Saved entries
....................

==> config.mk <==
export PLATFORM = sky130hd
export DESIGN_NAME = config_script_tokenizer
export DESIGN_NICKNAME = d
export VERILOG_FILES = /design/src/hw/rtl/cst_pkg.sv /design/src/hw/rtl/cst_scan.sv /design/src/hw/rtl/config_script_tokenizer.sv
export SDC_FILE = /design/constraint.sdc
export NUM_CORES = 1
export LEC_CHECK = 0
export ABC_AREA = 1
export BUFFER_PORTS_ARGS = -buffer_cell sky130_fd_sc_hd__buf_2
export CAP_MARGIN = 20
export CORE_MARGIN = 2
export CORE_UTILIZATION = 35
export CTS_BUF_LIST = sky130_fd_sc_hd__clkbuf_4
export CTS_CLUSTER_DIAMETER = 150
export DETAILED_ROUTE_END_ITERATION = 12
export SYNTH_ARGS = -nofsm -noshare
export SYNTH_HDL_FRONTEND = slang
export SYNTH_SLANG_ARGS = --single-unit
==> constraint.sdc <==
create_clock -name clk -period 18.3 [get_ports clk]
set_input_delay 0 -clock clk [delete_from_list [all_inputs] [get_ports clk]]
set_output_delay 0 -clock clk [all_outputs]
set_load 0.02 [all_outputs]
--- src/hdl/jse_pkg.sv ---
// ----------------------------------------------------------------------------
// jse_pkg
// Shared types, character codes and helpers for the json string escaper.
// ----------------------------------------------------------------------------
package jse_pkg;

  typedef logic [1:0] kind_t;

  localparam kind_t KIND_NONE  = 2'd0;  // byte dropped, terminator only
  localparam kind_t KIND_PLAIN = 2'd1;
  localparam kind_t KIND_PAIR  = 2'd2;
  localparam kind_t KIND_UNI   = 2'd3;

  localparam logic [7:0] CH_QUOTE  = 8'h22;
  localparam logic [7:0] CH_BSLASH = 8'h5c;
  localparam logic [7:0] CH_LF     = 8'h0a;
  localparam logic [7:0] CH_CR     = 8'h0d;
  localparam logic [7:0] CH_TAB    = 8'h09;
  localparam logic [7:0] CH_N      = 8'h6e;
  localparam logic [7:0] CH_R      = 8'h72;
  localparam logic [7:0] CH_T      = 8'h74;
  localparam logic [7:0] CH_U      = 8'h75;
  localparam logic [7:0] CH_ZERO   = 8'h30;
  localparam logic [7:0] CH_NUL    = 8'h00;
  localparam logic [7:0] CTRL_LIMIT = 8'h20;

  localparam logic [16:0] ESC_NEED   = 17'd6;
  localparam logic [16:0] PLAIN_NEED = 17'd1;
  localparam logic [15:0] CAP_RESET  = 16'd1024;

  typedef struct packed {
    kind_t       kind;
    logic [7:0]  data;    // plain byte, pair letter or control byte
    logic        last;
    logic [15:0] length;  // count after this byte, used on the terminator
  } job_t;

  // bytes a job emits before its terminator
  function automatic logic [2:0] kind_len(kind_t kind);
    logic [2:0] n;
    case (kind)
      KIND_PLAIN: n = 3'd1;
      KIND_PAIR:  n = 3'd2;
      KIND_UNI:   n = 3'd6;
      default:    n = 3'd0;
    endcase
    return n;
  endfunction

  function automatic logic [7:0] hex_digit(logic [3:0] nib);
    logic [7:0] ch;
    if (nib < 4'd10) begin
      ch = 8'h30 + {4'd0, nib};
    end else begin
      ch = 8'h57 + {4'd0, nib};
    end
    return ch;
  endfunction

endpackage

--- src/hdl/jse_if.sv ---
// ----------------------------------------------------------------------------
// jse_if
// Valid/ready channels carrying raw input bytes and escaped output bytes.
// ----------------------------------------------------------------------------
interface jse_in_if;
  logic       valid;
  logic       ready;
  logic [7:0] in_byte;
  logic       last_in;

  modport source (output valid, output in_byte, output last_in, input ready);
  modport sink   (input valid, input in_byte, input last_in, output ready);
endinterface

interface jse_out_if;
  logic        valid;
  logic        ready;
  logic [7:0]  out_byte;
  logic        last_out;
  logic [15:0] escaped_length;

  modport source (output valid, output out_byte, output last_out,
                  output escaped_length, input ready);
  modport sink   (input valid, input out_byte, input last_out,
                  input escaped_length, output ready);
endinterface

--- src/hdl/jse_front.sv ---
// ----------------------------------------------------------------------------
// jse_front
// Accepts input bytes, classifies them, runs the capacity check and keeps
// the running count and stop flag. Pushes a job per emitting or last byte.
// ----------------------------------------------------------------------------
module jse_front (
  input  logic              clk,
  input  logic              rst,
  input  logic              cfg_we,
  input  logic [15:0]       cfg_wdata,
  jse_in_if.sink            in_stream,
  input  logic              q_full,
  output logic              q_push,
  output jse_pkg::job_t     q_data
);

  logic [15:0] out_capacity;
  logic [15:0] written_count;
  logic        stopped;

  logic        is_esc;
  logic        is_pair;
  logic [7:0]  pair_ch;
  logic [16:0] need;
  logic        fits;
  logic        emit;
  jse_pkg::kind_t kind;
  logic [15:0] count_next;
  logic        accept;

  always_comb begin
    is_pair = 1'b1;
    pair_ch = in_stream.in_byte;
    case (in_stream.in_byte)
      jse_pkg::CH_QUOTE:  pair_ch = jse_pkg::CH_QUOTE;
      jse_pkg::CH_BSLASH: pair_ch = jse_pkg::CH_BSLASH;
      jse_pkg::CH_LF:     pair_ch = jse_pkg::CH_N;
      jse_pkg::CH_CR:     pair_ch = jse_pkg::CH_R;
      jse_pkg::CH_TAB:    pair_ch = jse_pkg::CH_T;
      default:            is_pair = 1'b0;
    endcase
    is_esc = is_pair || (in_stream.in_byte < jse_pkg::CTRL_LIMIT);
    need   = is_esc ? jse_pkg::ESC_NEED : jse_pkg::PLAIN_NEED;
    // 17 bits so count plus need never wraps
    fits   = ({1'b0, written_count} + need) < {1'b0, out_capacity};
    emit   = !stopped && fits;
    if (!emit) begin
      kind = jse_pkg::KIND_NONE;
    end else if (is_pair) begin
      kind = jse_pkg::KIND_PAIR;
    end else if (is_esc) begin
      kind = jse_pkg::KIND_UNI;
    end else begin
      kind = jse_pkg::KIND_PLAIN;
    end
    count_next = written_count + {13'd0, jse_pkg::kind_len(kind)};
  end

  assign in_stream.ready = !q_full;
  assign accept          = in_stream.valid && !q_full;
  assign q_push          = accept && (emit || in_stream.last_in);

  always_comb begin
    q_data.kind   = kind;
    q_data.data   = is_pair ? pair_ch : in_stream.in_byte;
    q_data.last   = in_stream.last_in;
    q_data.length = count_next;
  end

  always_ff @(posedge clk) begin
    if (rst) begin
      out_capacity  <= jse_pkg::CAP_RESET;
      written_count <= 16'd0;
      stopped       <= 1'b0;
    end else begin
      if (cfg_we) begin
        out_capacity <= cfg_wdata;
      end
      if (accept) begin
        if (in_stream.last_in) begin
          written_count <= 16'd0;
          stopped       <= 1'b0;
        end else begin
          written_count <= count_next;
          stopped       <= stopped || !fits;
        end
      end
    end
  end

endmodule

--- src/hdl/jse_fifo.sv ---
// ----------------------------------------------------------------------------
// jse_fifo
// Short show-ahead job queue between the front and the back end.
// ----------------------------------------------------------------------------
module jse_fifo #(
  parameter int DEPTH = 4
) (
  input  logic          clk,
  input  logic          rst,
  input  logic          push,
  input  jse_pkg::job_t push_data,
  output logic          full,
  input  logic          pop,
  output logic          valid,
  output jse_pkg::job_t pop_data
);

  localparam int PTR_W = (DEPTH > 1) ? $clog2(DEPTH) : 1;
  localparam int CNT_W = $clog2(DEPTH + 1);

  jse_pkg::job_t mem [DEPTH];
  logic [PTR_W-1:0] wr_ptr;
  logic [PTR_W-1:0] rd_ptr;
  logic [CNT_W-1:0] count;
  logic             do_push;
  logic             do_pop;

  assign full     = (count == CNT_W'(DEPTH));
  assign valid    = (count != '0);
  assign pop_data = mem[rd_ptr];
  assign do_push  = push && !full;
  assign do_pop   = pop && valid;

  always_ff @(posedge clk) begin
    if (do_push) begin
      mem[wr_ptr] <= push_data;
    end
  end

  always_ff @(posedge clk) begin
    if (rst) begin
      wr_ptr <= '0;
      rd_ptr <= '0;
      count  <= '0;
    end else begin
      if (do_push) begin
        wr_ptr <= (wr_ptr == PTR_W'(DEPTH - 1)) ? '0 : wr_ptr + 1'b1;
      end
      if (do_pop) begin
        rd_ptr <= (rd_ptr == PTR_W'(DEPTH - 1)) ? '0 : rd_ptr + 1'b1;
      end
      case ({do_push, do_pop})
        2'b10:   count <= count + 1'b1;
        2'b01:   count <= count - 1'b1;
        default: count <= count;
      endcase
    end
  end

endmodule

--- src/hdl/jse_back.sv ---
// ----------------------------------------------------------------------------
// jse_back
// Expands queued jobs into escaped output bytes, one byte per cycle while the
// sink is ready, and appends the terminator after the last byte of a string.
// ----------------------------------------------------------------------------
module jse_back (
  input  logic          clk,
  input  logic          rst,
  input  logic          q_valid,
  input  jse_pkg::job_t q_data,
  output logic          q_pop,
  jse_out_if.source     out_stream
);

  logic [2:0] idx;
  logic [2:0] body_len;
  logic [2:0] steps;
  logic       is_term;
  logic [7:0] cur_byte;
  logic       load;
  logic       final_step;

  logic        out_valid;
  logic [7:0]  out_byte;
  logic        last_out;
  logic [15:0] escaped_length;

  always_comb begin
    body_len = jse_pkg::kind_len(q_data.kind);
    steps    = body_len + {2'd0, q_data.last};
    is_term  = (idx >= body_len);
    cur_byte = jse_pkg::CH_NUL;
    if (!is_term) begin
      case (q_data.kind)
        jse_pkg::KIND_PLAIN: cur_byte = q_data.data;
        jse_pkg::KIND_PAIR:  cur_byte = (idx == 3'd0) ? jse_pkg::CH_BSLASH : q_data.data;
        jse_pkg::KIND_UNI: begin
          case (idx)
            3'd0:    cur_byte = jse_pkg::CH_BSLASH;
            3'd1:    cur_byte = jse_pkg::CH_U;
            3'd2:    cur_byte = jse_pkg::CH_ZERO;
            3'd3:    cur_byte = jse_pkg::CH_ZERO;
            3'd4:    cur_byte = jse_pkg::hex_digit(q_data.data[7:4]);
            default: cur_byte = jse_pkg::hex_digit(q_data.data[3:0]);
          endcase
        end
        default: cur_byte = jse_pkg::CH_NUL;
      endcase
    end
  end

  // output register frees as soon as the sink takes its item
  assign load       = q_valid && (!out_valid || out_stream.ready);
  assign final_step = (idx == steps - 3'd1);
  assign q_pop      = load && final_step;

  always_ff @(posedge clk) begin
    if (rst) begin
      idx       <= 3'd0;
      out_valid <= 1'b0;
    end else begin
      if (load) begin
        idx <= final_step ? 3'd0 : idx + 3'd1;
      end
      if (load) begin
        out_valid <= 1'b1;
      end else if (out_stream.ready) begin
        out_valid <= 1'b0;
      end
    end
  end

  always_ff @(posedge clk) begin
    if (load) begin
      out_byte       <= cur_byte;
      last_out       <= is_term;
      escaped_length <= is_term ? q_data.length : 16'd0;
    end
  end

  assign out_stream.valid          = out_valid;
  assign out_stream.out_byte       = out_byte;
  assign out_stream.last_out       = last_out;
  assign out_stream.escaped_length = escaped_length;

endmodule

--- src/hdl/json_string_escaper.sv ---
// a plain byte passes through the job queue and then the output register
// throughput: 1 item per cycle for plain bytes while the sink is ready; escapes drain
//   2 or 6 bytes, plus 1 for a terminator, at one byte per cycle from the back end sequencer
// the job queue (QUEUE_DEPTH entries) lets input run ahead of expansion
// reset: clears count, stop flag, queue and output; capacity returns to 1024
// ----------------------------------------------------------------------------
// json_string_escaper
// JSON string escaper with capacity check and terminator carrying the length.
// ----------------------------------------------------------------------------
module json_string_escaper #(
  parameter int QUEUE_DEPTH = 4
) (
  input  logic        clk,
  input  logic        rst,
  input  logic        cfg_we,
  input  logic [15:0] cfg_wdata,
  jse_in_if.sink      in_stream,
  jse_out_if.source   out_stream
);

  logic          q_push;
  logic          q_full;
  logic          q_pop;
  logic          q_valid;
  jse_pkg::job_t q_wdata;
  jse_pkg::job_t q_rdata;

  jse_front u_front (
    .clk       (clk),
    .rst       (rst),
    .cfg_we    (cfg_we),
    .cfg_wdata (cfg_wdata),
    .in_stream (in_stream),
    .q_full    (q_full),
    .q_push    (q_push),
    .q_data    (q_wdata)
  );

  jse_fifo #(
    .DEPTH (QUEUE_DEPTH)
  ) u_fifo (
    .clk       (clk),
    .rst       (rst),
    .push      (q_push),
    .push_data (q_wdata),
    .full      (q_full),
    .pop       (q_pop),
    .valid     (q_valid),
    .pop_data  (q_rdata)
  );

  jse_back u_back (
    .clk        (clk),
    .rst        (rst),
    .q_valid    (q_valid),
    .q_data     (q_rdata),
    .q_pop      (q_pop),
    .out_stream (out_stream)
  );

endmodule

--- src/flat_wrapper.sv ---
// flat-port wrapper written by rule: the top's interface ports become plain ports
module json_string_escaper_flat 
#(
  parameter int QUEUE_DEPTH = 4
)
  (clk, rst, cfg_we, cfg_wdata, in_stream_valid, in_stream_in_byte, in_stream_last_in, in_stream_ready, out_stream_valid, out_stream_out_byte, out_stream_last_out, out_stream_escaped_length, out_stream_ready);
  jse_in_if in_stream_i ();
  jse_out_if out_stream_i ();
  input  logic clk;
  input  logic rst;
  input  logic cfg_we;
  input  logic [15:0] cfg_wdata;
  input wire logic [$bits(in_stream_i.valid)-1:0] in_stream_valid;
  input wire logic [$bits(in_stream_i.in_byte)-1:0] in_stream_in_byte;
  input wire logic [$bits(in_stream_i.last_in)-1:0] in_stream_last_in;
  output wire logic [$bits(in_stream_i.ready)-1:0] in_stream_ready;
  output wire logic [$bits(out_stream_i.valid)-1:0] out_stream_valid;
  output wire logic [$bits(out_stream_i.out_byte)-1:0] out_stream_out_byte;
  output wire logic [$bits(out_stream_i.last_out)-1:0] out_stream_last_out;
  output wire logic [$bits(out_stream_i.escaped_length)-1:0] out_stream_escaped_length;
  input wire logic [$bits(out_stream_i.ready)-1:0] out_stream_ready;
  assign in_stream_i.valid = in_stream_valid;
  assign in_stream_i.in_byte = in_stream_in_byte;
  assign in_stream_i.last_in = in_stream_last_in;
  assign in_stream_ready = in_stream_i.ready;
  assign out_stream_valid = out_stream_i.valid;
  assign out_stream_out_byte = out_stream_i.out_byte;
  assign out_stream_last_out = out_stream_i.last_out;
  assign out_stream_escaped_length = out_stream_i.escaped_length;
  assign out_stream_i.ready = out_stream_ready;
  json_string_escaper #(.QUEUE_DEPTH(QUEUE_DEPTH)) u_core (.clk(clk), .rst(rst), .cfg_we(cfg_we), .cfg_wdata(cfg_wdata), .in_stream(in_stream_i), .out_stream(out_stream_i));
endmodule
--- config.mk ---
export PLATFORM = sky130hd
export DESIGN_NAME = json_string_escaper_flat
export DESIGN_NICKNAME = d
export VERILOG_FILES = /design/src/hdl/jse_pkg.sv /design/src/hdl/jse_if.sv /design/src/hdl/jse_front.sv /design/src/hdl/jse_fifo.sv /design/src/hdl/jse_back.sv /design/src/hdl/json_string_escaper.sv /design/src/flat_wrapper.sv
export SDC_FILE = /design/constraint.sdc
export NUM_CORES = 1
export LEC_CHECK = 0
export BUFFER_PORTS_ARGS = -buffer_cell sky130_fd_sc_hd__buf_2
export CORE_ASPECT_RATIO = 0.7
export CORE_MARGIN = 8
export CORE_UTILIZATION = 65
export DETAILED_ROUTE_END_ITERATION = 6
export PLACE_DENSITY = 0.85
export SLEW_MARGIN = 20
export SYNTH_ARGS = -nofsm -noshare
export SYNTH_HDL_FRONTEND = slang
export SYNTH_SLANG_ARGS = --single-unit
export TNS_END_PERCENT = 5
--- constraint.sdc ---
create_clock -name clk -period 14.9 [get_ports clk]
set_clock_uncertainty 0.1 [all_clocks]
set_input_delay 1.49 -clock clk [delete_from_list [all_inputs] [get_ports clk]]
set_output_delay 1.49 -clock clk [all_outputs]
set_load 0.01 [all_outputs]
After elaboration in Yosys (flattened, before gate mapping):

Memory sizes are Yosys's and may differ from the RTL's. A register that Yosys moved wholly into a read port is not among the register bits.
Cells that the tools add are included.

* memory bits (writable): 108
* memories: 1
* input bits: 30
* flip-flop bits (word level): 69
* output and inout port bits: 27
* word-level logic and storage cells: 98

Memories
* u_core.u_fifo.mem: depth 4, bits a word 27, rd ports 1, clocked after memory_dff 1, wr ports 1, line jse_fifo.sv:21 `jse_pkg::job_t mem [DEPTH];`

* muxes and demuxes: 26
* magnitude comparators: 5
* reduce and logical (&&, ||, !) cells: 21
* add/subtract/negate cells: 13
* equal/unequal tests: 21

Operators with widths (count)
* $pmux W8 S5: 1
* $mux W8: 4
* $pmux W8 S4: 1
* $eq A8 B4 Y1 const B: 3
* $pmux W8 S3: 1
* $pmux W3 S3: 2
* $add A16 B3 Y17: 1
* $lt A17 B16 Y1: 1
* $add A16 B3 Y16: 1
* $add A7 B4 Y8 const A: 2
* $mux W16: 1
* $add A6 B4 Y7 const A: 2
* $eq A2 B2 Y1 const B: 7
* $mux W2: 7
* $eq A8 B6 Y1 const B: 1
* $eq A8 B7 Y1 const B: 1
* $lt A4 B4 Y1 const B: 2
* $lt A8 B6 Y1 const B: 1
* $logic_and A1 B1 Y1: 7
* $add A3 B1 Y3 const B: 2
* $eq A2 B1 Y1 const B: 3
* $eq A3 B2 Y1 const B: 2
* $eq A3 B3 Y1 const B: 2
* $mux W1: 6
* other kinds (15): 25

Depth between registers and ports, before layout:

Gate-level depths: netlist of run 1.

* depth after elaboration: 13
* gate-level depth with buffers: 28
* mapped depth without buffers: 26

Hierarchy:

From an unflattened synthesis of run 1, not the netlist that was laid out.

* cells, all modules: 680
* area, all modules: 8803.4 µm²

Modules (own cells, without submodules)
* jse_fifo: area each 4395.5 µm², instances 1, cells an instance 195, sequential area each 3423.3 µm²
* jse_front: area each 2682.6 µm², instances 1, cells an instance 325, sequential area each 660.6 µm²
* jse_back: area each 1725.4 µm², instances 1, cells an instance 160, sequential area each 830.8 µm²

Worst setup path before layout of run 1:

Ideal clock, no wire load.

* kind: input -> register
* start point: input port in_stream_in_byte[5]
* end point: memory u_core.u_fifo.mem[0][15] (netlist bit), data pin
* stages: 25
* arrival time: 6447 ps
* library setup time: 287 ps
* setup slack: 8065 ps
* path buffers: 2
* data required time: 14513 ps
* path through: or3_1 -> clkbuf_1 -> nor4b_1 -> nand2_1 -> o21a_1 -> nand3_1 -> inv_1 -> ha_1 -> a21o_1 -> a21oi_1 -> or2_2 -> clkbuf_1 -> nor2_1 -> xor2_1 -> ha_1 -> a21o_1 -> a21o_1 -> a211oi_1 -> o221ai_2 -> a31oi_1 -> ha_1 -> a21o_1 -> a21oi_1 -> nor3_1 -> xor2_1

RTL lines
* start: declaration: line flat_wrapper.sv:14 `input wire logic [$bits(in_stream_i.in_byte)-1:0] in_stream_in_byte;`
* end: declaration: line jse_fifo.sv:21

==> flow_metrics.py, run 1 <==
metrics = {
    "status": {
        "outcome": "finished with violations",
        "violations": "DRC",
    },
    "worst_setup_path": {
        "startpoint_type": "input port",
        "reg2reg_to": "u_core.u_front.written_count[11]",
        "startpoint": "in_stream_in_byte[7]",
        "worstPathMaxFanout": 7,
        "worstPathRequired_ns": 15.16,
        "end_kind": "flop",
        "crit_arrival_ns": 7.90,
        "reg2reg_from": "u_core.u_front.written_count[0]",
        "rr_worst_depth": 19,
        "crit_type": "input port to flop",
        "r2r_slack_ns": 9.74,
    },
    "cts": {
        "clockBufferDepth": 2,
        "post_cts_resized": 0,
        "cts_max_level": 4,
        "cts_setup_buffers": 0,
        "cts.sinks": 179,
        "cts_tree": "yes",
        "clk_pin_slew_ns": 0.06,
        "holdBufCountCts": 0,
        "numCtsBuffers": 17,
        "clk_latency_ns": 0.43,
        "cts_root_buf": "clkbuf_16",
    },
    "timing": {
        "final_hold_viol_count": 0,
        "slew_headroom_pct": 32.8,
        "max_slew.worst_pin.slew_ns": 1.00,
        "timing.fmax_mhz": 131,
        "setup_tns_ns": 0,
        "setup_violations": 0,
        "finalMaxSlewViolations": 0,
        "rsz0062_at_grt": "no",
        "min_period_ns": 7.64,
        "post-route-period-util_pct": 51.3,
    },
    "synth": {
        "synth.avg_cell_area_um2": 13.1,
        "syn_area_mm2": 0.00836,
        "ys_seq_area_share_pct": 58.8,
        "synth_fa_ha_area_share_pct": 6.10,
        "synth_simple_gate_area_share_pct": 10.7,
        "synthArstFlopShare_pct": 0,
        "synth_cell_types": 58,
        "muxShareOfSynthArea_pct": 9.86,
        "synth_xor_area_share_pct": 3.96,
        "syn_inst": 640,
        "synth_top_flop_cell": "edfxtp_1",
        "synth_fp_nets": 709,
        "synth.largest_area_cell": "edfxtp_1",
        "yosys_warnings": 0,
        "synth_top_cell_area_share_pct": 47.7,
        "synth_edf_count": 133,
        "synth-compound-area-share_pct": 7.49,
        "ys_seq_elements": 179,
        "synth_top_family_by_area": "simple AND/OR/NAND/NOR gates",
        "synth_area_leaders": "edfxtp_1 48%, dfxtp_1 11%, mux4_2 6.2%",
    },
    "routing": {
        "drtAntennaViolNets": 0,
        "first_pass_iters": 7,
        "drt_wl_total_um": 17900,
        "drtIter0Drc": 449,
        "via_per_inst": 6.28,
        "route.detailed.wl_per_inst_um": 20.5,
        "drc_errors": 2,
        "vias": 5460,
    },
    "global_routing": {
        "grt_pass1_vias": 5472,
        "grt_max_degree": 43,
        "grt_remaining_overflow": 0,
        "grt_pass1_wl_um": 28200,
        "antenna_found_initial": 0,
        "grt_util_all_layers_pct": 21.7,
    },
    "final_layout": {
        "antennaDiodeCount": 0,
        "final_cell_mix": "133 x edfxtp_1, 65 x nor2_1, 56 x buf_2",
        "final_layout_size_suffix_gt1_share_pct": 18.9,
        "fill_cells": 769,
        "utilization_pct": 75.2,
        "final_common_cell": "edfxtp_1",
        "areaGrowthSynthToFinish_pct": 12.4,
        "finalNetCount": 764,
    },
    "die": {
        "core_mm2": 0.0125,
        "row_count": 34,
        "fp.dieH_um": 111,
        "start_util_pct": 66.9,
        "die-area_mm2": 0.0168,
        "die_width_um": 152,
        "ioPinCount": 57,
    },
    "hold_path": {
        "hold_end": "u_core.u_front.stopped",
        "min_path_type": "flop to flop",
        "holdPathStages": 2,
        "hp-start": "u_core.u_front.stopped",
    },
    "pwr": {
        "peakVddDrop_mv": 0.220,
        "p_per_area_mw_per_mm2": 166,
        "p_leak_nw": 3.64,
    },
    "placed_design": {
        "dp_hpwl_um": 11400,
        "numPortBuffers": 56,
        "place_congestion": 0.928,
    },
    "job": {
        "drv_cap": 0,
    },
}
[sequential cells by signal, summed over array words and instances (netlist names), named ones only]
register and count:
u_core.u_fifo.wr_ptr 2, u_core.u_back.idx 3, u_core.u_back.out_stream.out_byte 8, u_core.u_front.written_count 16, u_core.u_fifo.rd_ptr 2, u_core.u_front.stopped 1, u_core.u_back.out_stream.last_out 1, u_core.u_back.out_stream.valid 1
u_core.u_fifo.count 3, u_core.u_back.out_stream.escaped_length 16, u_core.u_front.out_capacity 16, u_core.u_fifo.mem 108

....................

* TASK ITEM
The lines needed are the ones from the first line of the entries through the line that contains "localparam logic [7:0] CH_U", given again without any change.

* TASK SOLUTION
==> config.mk <==
export PLATFORM = sky130hd
export DESIGN_NAME = config_script_tokenizer
export DESIGN_NICKNAME = d
export VERILOG_FILES = /design/src/hw/rtl/cst_pkg.sv /design/src/hw/rtl/cst_scan.sv /design/src/hw/rtl/config_script_tokenizer.sv
export SDC_FILE = /design/constraint.sdc
export NUM_CORES = 1
export LEC_CHECK = 0
export ABC_AREA = 1
export BUFFER_PORTS_ARGS = -buffer_cell sky130_fd_sc_hd__buf_2
export CAP_MARGIN = 20
export CORE_MARGIN = 2
export CORE_UTILIZATION = 35
export CTS_BUF_LIST = sky130_fd_sc_hd__clkbuf_4
export CTS_CLUSTER_DIAMETER = 150
export DETAILED_ROUTE_END_ITERATION = 12
export SYNTH_ARGS = -nofsm -noshare
export SYNTH_HDL_FRONTEND = slang
export SYNTH_SLANG_ARGS = --single-unit
==> constraint.sdc <==
create_clock -name clk -period 18.3 [get_ports clk]
set_input_delay 0 -clock clk [delete_from_list [all_inputs] [get_ports clk]]
set_output_delay 0 -clock clk [all_outputs]
set_load 0.02 [all_outputs]
--- src/hdl/jse_pkg.sv ---
// ----------------------------------------------------------------------------
// jse_pkg
// Shared types, character codes and helpers for the json string escaper.
// ----------------------------------------------------------------------------
package jse_pkg;

  typedef logic [1:0] kind_t;

  localparam kind_t KIND_NONE  = 2'd0;  // byte dropped, terminator only
  localparam kind_t KIND_PLAIN = 2'd1;
  localparam kind_t KIND_PAIR  = 2'd2;
  localparam kind_t KIND_UNI   = 2'd3;

  localparam logic [7:0] CH_QUOTE  = 8'h22;
  localparam logic [7:0] CH_BSLASH = 8'h5c;
  localparam logic [7:0] CH_LF     = 8'h0a;
  localparam logic [7:0] CH_CR     = 8'h0d;
  localparam logic [7:0] CH_TAB    = 8'h09;
  localparam logic [7:0] CH_N      = 8'h6e;
  localparam logic [7:0] CH_R      = 8'h72;
  localparam logic [7:0] CH_T      = 8'h74;
  localparam logic [7:0] CH_U      = 8'h75;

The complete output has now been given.